■ **Your assignment**
Among the records that follow, find the line with "logic [AW-1:0] reg_addr_r, reg_addr_nxt_s;" and the line with "reg_addr_nxt_s = cmd_addr_i;". Set down those lines and all lines between them exactly, without adding anything.
-- Source material follows --
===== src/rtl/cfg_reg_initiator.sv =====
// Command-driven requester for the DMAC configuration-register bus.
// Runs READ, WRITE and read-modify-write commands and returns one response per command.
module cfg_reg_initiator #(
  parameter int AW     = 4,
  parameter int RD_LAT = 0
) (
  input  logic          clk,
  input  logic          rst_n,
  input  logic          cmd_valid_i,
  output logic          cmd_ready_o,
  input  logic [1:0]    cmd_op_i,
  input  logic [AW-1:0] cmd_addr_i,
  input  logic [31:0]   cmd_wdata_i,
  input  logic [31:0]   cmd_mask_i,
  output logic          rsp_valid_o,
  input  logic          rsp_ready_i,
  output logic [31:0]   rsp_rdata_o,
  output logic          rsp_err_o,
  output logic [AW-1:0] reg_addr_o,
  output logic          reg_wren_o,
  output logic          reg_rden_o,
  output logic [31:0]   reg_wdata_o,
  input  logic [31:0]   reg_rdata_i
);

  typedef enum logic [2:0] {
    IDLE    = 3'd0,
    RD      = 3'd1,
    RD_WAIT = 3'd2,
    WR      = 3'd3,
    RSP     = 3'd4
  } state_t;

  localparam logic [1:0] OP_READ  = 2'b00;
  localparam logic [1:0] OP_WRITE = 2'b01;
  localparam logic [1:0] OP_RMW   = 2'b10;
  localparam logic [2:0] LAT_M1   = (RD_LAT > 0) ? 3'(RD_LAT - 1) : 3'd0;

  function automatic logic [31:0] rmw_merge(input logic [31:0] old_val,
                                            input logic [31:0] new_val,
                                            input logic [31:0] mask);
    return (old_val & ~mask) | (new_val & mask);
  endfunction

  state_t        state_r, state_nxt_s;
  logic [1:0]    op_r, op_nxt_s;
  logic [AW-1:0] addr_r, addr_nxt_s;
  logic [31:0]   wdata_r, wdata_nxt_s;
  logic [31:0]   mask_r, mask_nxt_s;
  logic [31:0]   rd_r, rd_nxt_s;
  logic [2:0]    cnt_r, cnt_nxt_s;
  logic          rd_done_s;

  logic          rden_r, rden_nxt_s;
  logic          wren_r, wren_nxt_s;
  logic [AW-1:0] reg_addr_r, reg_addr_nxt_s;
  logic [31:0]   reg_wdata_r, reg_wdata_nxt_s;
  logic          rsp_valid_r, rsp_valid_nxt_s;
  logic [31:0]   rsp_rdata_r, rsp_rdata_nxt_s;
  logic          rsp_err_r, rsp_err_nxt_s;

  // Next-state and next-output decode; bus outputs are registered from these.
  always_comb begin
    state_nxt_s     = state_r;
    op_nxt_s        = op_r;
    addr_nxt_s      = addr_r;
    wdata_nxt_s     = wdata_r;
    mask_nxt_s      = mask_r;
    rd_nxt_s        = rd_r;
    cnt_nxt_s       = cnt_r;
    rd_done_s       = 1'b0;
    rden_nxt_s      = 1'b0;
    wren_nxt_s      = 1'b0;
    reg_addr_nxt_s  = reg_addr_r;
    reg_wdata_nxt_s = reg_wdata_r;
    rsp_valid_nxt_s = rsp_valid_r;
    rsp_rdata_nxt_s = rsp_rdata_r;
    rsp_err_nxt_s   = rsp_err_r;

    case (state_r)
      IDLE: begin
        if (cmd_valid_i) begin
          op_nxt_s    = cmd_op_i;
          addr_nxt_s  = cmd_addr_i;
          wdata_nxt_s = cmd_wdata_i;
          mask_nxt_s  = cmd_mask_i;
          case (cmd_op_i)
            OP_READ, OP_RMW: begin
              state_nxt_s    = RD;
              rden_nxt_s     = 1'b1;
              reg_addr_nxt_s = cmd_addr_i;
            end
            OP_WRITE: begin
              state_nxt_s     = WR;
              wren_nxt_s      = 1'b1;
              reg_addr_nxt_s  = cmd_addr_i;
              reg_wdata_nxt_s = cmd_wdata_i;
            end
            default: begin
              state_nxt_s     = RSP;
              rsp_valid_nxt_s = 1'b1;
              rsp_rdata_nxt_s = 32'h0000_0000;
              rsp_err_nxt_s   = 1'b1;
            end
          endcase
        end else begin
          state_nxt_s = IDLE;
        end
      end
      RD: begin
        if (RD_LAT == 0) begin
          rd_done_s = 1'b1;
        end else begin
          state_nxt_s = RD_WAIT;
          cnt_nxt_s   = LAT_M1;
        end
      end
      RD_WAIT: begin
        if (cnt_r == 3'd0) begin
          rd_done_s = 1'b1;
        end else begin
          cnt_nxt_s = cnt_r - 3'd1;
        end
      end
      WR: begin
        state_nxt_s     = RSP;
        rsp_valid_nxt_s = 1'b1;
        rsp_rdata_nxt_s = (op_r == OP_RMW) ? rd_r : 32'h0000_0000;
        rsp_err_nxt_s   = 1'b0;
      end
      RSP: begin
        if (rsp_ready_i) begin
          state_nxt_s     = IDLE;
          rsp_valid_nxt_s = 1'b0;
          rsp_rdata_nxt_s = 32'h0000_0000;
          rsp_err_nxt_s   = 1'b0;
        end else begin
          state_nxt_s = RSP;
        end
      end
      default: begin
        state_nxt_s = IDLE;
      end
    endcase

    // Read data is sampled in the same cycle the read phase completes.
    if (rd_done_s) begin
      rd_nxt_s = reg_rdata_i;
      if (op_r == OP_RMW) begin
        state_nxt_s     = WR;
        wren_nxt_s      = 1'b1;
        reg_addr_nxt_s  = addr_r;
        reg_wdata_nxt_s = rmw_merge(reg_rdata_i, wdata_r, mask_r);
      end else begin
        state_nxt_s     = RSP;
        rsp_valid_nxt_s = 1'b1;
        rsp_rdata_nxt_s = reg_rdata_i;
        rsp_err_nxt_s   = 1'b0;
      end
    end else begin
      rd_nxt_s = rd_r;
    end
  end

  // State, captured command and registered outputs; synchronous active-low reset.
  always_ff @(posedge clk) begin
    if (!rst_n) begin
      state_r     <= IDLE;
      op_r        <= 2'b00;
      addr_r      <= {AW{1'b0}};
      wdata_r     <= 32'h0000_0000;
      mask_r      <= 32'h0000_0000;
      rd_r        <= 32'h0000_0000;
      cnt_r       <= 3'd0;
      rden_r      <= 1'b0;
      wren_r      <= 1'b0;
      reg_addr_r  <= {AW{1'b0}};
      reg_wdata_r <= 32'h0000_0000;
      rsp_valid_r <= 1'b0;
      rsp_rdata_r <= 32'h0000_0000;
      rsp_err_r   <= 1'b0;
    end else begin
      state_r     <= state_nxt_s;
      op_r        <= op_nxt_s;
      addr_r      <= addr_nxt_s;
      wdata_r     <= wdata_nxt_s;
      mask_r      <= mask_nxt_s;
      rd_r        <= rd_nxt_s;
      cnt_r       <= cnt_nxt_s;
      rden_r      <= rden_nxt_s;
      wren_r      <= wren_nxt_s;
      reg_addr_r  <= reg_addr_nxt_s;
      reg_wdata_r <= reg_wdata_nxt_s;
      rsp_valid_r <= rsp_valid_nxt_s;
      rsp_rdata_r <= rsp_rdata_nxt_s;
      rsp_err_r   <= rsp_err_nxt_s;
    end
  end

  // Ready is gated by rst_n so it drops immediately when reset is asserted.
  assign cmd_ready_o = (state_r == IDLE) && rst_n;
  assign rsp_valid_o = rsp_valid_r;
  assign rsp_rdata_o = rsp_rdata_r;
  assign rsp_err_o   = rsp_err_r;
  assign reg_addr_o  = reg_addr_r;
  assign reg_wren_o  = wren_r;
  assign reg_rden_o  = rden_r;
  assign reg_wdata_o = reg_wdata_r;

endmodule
-- Source material concluded --
■ **Response to this exercise**
  logic [AW-1:0] reg_addr_r, reg_addr_nxt_s;
  logic [31:0]   reg_wdata_r, reg_wdata_nxt_s;
  logic          rsp_valid_r, rsp_valid_nxt_s;
  logic [31:0]   rsp_rdata_r, rsp_rdata_nxt_s;
  logic          rsp_err_r, rsp_err_nxt_s;

  // Next-state and next-output decode; bus outputs are registered from these.
  always_comb begin
    state_nxt_s     = state_r;
    op_nxt_s        = op_r;
    addr_nxt_s      = addr_r;
    wdata_nxt_s     = wdata_r;
    mask_nxt_s      = mask_r;
    rd_nxt_s        = rd_r;
    cnt_nxt_s       = cnt_r;
    rd_done_s       = 1'b0;
    rden_nxt_s      = 1'b0;
    wren_nxt_s      = 1'b0;
    reg_addr_nxt_s  = reg_addr_r;
    reg_wdata_nxt_s = reg_wdata_r;
    rsp_valid_nxt_s = rsp_valid_r;
    rsp_rdata_nxt_s = rsp_rdata_r;
    rsp_err_nxt_s   = rsp_err_r;

    case (state_r)
      IDLE: begin
        if (cmd_valid_i) begin
          op_nxt_s    = cmd_op_i;
          addr_nxt_s  = cmd_addr_i;
          wdata_nxt_s = cmd_wdata_i;
          mask_nxt_s  = cmd_mask_i;
          case (cmd_op_i)
            OP_READ, OP_RMW: begin
              state_nxt_s    = RD;
              rden_nxt_s     = 1'b1;
              reg_addr_nxt_s = cmd_addr_i;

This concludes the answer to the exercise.